Калмыков, зарабатывавший деньги маленькими рассказами, которые умудрялся помещать чуть ни во все газеты и журналы, принял Веретьева очень любезно. Провел прямо в столовую, усадил.
— Наверно, не откажетесь выпить и закусить?
Познакомил с женой, которая оказалась прекрасной хозяйкой. Скоро весь стол покрылся домашними закусками, соленьями, маринадами.
Веретьева это гостеприимство, ласковый голос хозяйки, доброе бородатое лицо Калмыкова отогрели и он засиделся до позднего вечера.
— Куда же вам идти, переночуйте!
Веретьеву постелили тут же в столовой на стульях.
Сначала он было заснул крепко, но часа через два глаза раскрылись сами собою и, несмотря на все усилия, таращились в темноту. Вдруг ночную тишину прорезал дикий вопль, несшийся снизу. Потом что-то грохнуло, словно бросили на пол с размаху полено.
Вопль то замирал и слышался издалека, то совсем близко, под ухом, и можно было даже различить слова:
— Эгей! Я вот тебя, проклятого! Эгей!
И опять грохало на пол полено.
Это «эгей!» выкрикивалось страшным хриплым голосом. Веретьеву вспомнилось посещение им дома умалишенных. Там также неслись эти угрожающие вопли из камеры для буйных.
Усталость, однако, взяла свое и, поворочавшись, Веретьев уснул до утра.
— Ну, как провели ночь? — осведомилась за чаем хозяйка.
— Ничего.

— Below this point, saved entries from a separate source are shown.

Background: an optimization exercise with open tools, aiming at a short achievable clock period. Do not read the settings as production practice. At most, simulation tests tie the RTL to the original design; equivalence was not proved. Function not checked in run 2: the RTL went through the layout flow alone. Power figures rest on the tool's default switching activity, not on a simulated workload.

==> flow/design.v (outline; a module is shown in full before it is edited, if it fits) <==
// module s6afb_ks_pg: 10 lines
// module s6afb_ks_a: 11 lines
// module s6afb_ks_o: 11 lines
// module s6afb_ks_inv: 9 lines
// module s6afb_sub32: 239 lines
// module s6afb_hit: 11 lines
// module s6afb_rx: 150 lines
// module s6afb_tx: 62 lines
// module s6afb_win: 32 lines
// module s6afb_wd: 36 lines
// module s6afb: 115 lines
module s6afb (
    input  wire        clk,
    input  wire [31:0] tick,
    input  wire        init_stb,
    input  wire [3:0]  init_tag,
    input  wire        rx_stb,
    input  wire [3:0]  rx_tag,
    input  wire [7:0]  rx_data,
    input  wire        issue_stb,
    input  wire [7:0]  issue_reg,
    input  wire [15:0] issue_val,
    input  wire        drive_stb,
    input  wire        wd_stb,
    output wire        issue_busy,
    output reg         rx_arm,
    output wire        tx_stb,
    output wire [39:0] tx_data,
    output wire [15:0] acc_x,
    output wire [15:0] acc_y,
    output wire [15:0] acc_z,
    output wire [15:0] gyro_x,
    output wire [15:0] gyro_y,
    output wire [15:0] gyro_z,
    output wire [15:0] angle_x,
    output wire [15:0] angle_y,
    output wire [15:0] angle_z,
    output wire [15:0] mag_x,
    output wire [15:0] mag_y,
    output wire [15:0] mag_z,
    output wire [15:0] temp,
    output wire [15:0] volt,
    output wire [15:0] version,
    output wire [31:0] last_frame_ts,
    output wire [31:0] angle_period,
    output wire [87:0] echo
);
  // ...
==> flow/flow/run.sh <==
#!/bin/bash
# The standard layout with two changes:
#  - the slow OR/AND cells (or2..or4, and3, and4 in all their forms) are added
#    to the platform's don't-use list, so mapping and repair build those
#    functions from NAND/NOR/AOI cells;
#  - the port buffers are plain buffers (buf_4) instead of the smallest
#    buffer of the library.
set -euo pipefail
PLATFORM_DONT_USE=$(sed -n '/^export DONT_USE_CELLS/,/^#/p' "$FLOW_HOME/platforms/$FLOW_PLATFORM/config.mk" \
  | grep -o 'sky130_fd_sc_hd__[a-z0-9_]*' | tr '\n' ' ')
EXTRA_DONT_USE=$(cat flow/dont_use.txt)
bash standard.sh \
  "DONT_USE_CELLS=$PLATFORM_DONT_USE $EXTRA_DONT_USE" \
  "BUFFER_PORTS_ARGS=-buffer_cell sky130_fd_sc_hd__buf_4" \
  finish > standard.log 2>&1
==> flow/flow/dont_use.txt <==
sky130_fd_sc_hd__or3_1 sky130_fd_sc_hd__or3_2 sky130_fd_sc_hd__or3_4 sky130_fd_sc_hd__or3b_1 sky130_fd_sc_hd__or3b_2 sky130_fd_sc_hd__or3b_4 sky130_fd_sc_hd__or4_1 sky130_fd_sc_hd__or4_2 sky130_fd_sc_hd__or4_4 sky130_fd_sc_hd__or4b_1 sky130_fd_sc_hd__or4b_2 sky130_fd_sc_hd__or4b_4 sky130_fd_sc_hd__or4bb_1 sky130_fd_sc_hd__or4bb_2 sky130_fd_sc_hd__or4bb_4 sky130_fd_sc_hd__a2111o_1 sky130_fd_sc_hd__a2111o_2 sky130_fd_sc_hd__a2111o_4 sky130_fd_sc_hd__a2111oi_0 sky130_fd_sc_hd__a2111oi_1 sky130_fd_sc_hd__a2111oi_2 sky130_fd_sc_hd__a2111oi_4 sky130_fd_sc_hd__a41o_1 sky130_fd_sc_hd__a41o_2 sky130_fd_sc_hd__a41o_4 sky130_fd_sc_hd__a41oi_1 sky130_fd_sc_hd__a41oi_2 sky130_fd_sc_hd__a41oi_4 sky130_fd_sc_hd__nor4_1 sky130_fd_sc_hd__nor4_2 sky130_fd_sc_hd__nor4_4 sky130_fd_sc_hd__nor4b_1 sky130_fd_sc_hd__nor4b_2 sky130_fd_sc_hd__nor4b_4 sky130_fd_sc_hd__nor4bb_1 sky130_fd_sc_hd__nor4bb_2 sky130_fd_sc_hd__nor4bb_4 sky130_fd_sc_hd__o2111a_1 sky130_fd_sc_hd__o2111a_2 sky130_fd_sc_hd__o2111a_4 sky130_fd_sc_hd__o2111ai_1 sky130_fd_sc_hd__o2111ai_2 sky130_fd_sc_hd__o2111ai_4 sky130_fd_sc_hd__o41a_1 sky130_fd_sc_hd__o41a_2 sky130_fd_sc_hd__o41a_4 sky130_fd_sc_hd__o41ai_1 sky130_fd_sc_hd__o41ai_2 sky130_fd_sc_hd__o41ai_4 
==> flow/standard.sh <==
#!/bin/bash
# synth_recipe.tcl (not shown) runs the flow's synth.tcl, then flattens the netlist and writes it again
# the make line also repeats each setting of config.mk as NAME=value (left out here)
make -C /OpenROAD-flow-scripts/flow DESIGN_CONFIG=/design/flow/config.mk WORK_HOME=/design/flow/orfs CLKGATE_MAP_FILE= SYNTH_SCRIPT=/design/flow/synth_recipe.tcl "${@:-finish}"
==> flow/config.mk <==
export PLATFORM = sky130hd
export DESIGN_NAME = s6afb
export DESIGN_NICKNAME = s6afb
export VERILOG_FILES = /design/flow/design.v
export SDC_FILE = /design/flow/constraint.sdc
export NUM_CORES = 4
export LEC_CHECK = 0
export CAP_MARGIN = 20
export CORE_MARGIN = 2
export CORE_UTILIZATION = 30
export SETUP_SLACK_MARGIN = 4.2
export SLEW_MARGIN = 20
export SYNTH_HIERARCHICAL = 1
export SYNTH_MINIMUM_KEEP_SIZE = 0
export TNS_END_PERCENT = 100
==> flow/constraint.sdc <==
create_clock -name core_clock -period 6.5 [get_ports {clk}]
set_input_delay 1.3000 -clock core_clock [delete_from_list [all_inputs] [get_ports {clk}]]
set_output_delay 1.3000 -clock core_clock [all_outputs]
set_load 0.01 [all_outputs]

Спал отлично.
— А не пугала вас графиня? — спросил, усмехаясь, Калмыков.
Веретьев насторожился.
— Какая графиня?
— Самая настоящая: ее сиятельство Анна Олимпиевна Череванская, шифр из Смольного имеет, при дворе была принята, когда-то блистала в самом высшем обществе. А теперь живет одна, без прислуги, одета какой-то богаделенкой или приживалкой. Обедает, говорят, в дешевых ресторанах. А квартира вся полна птиц разных пород. Летают на свободе, все запакостили. Говорил дворник: грязь, вонь в квартире. Она, впрочем, дальше прихожей никого не пускает.
— Она — сумасшедшая?
— Как вам сказать. Под опекой не находится. Поступки ее вполне разумны, особенно днем, а ночью вот буянит.
— Что это она, с птицами ругается?
— Едва ли… Скорее с невидимыми врагами. Я, как беллетрист, представляю себе дело так. Ночью она вспоминает всю свою прежнюю жизнь и бранит тех, кто ей чем-нибудь вредил.
— Ее никто не посещает?
— Почти никто. Раз в месяц приезжает отставной генерал. Говорят, ее родной брат. Она его на лестнице принимает. Жена видела раз эту встречу. Генерал поджидает на площадке, а она вынесла ему охапку кредиток, сунула в руку и крикнула: «На, пей мою кровь!» Тот поклонился, да поскорее по лестнице вниз.
— Значит, у нее и средства есть?
— Ого! Да еще какие! И свои, и по наследству от мужа, Говорят, что деньги у нее лежат по нескольким банкам, так что общую сумму определить трудно. Но около полумиллиона наверняка. А другие говорят, что ничего нет в банках, а деньги все она держит на квартире и не в процентных бумагах, а в золоте и кредитках. Мало ли что болтают. Верно одно, что она страшно богата и страшно скупа. Бедовая старуха! А голос-то какой: точь-в-точь как у фельдфебеля с перепоя.
— Знаете еще, что говорят? — вмешалась жена Калмыкова. — На дворе ходит легенда, что в квартире у нее привидения. Дело в том, что она никогда не зажигает огня. Только лампадки теплятся. И вот ночью видели у окна что-то белое. Машет словно крыльями. Иногда совсем небольшое, иногда огромное, чуть не во все окно…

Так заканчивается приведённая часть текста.